As the first limitation, there was a potential for selection bias. According to the guidelines, a CT scan is made when doubting the alignment of a DRF and for pre-operative planning. Due to the retrospective design of this study, the exact reason behind the physician's decision to perform a CT scan is unknown. Therefore, conclusions should be carefully interpreted and are only applicable on cases in which post-reduction fracture alignment is doubted. Secondly, the measurements were not repeatedly executed by different observers, which might have resulted in undetected measurement errors. Consequently, inter- and intra-observer reliability of measurements is not presented. However, Watson et al. showed that the intra-observer reliability is high for angulation measurements and moderate for inclination and positive ulnar variance measurements on radiographs [32]. Lastly, in some cases, it was difficult to determine the axis of the radius on CT scans due to the truncation of the radial shaft. This might have influenced the angulation and inclination measurements since these are based on the radial shaft axis. However, the suboptimal radiology results depict more of the daily clinical situation than the optimal scientific situation, enabling extrapolation of the results.

This study suggests that additional CT scanning often shows DRF malalignment. According to our findings, the differences between radiographs and CT scans on step-off and gap measurements might have clinical implications because these measurements appeared beyond the guideline’s threshold in 71% and 91% of the cases, respectively. In patients with any uncertainty about the articular congruency, a CT scan can provide valuable insights into fracture alignment. Therefore, a CT scan might help to plan a surgical approach. However, it is essential to consider the additional costs and the radiation exposure associated with additional CT scans, while the clinical impact remains unknown. Future research should assess the cost-benefits of additional CT scans of reduced DRFs. Furthermore, it should be taken into account that DRF treatment is not only based on radiological parameters. More aspects of the patient's condition and preferences should be considered when deciding on the optimal treatment for a DRF.
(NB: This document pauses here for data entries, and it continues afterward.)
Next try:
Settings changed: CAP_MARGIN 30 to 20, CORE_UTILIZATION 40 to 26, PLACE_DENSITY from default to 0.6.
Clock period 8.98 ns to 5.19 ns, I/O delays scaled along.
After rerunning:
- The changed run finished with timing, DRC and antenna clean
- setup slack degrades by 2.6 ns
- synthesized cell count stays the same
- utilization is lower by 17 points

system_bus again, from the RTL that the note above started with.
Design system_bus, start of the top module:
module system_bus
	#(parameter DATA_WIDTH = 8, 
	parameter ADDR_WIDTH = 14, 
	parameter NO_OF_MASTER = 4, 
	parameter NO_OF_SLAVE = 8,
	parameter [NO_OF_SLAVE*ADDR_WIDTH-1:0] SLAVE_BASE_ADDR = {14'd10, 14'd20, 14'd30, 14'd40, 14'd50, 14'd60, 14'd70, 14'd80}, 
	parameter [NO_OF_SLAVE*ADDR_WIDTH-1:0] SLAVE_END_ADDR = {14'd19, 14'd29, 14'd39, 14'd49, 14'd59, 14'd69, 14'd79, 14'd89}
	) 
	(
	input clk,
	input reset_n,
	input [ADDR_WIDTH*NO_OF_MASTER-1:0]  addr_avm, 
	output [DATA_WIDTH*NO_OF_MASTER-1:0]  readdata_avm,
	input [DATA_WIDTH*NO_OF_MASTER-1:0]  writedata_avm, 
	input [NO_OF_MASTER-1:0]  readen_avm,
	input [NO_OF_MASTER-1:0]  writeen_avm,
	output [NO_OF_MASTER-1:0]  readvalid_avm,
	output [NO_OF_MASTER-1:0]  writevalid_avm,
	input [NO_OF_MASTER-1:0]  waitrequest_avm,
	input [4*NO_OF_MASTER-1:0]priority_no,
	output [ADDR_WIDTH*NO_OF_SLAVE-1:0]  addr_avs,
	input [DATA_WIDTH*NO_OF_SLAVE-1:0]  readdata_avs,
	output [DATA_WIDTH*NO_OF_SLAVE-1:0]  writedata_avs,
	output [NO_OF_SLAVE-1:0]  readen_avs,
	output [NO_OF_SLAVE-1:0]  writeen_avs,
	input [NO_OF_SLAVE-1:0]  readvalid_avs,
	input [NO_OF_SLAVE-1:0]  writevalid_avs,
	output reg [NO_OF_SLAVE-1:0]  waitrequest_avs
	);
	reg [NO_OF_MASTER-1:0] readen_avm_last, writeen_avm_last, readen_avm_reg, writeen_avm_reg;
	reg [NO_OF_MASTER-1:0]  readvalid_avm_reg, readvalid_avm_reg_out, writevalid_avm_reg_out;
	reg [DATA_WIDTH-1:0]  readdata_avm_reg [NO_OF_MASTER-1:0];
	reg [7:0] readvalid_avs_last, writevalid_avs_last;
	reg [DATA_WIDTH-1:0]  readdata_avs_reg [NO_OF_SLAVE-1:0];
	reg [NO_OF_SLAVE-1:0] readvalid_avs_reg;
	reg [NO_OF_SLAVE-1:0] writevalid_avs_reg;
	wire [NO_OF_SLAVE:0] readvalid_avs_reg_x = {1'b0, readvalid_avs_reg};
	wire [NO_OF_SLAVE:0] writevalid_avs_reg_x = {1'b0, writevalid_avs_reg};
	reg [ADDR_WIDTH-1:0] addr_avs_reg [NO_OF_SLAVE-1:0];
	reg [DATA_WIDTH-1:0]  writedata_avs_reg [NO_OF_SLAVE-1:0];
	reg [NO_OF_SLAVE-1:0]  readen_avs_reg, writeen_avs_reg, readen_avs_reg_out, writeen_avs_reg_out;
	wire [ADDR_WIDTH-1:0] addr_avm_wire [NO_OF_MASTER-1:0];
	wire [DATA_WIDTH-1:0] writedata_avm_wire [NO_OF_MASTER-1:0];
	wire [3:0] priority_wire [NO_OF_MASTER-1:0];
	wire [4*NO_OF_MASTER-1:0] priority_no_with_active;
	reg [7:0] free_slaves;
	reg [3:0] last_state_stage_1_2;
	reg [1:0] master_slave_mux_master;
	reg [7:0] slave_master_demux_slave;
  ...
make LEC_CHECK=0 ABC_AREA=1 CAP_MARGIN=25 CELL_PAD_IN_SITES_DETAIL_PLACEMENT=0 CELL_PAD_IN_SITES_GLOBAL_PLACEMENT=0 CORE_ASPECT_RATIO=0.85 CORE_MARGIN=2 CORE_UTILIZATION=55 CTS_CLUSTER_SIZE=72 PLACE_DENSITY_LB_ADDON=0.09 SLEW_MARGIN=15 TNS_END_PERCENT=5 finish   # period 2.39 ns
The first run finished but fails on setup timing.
In conclusion, our study consistently demonstrates an underestimation of DRF alignment on radiographs compared to CT scans. According to the guideline, this leads to a shift from correct alignment to malalignment in over half of the cases, mainly underestimating intra-articular step-off and gap measurements. Our finding emphasizes the clinical significance of incorporating CT scans in evaluating and managing displaced DRFs in which post-reduction alignment is doubted. Further evaluation is needed to assess the effect of the implications of these findings, and it is essential to extend our focus on the importance of patient preferences beyond radiographic parameters.